Goal of the exercise: For this exercise, please find the lines in the entries that include the word "clean" and copy them.
[Start of section]
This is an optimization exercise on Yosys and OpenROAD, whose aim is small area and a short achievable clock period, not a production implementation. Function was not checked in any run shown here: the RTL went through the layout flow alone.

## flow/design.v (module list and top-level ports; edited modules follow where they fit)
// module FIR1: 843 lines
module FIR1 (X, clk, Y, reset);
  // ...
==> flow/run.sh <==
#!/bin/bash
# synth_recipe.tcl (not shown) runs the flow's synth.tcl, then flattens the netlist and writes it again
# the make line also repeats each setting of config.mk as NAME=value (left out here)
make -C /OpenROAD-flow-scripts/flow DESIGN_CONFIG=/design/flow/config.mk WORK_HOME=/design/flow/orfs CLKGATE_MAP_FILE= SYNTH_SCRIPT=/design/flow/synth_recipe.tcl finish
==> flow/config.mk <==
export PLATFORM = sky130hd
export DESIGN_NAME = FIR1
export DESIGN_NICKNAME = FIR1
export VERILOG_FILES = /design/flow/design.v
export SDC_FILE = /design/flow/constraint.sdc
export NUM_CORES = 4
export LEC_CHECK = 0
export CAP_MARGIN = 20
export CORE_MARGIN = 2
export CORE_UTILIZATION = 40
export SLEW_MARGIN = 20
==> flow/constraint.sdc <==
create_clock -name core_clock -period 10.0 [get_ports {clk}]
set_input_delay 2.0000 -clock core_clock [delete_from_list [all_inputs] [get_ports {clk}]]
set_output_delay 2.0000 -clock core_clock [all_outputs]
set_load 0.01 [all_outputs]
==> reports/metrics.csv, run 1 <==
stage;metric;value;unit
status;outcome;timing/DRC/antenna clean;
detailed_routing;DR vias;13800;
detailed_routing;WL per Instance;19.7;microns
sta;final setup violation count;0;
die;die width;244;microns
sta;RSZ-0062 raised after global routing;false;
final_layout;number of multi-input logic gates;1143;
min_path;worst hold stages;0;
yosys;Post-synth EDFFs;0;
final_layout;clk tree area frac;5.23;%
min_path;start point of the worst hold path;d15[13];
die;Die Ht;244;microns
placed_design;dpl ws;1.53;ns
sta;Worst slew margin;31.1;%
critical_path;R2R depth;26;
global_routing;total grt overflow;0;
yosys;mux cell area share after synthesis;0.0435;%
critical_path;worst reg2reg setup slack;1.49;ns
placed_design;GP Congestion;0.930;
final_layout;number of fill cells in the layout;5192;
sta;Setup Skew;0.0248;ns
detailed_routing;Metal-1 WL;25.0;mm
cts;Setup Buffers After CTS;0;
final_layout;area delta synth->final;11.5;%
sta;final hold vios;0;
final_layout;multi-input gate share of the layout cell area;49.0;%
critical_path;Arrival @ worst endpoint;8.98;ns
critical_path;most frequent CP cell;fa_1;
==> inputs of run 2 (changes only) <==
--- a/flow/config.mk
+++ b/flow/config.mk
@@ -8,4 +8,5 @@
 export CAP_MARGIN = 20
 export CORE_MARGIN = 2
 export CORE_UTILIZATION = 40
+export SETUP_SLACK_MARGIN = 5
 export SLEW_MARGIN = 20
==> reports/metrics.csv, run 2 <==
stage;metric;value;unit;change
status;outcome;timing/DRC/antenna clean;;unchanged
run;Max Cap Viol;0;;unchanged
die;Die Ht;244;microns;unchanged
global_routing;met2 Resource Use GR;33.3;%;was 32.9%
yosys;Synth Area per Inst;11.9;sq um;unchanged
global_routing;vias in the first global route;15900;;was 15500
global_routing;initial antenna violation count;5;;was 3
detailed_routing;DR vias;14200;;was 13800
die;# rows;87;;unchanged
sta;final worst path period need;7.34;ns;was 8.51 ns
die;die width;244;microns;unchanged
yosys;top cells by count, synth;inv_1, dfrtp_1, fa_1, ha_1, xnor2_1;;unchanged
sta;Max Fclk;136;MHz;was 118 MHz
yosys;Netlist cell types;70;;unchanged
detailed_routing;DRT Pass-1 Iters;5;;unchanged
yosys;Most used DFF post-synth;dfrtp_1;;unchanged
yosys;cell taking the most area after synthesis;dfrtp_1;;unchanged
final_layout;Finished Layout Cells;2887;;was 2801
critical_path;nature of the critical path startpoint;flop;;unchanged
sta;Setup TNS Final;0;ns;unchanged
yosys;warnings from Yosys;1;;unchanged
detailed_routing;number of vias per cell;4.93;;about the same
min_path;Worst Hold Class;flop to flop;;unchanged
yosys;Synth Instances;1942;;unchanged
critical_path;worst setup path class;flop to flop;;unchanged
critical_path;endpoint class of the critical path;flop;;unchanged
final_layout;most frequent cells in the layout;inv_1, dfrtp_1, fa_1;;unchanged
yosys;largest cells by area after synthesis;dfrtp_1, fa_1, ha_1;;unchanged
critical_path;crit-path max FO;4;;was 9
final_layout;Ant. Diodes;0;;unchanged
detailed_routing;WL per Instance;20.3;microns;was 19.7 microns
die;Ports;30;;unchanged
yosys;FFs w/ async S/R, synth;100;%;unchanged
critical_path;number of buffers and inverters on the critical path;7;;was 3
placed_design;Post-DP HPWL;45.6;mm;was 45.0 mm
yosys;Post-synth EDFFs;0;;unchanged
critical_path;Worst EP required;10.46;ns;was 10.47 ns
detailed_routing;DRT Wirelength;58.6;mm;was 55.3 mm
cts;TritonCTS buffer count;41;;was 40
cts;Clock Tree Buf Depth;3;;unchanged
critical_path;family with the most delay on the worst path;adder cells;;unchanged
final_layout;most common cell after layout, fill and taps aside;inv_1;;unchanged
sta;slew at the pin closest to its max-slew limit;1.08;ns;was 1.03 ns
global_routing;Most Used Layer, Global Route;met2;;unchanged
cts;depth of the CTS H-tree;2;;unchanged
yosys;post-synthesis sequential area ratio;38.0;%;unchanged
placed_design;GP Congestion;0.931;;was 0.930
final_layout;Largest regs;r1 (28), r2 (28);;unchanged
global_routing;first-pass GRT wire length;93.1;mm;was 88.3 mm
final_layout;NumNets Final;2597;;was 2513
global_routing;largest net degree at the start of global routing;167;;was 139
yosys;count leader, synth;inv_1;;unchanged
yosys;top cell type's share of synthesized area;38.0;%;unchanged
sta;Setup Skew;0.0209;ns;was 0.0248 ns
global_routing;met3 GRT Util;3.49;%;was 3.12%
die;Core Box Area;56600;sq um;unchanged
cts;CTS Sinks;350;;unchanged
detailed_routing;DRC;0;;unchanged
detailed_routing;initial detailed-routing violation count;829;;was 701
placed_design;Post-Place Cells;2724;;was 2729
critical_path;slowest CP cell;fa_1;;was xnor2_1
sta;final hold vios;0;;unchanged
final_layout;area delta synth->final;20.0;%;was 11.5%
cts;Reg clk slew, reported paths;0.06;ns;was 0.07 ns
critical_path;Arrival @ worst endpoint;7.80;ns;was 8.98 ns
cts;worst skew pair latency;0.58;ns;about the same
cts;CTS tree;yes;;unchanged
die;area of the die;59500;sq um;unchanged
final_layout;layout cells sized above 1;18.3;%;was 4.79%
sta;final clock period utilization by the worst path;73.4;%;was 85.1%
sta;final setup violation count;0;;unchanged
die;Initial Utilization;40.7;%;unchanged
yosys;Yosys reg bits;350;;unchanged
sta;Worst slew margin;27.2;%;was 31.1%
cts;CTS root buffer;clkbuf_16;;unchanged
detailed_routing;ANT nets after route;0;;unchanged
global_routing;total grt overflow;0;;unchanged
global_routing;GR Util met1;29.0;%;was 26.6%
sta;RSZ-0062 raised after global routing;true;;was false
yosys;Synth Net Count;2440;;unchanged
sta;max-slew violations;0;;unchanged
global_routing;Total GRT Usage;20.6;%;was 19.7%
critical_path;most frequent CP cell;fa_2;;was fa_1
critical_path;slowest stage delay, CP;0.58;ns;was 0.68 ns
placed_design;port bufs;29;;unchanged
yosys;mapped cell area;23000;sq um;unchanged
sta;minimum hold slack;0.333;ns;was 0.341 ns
[End of section]
Expected output:
status;outcome;timing/DRC/antenna clean;
status;outcome;timing/DRC/antenna clean;;unchanged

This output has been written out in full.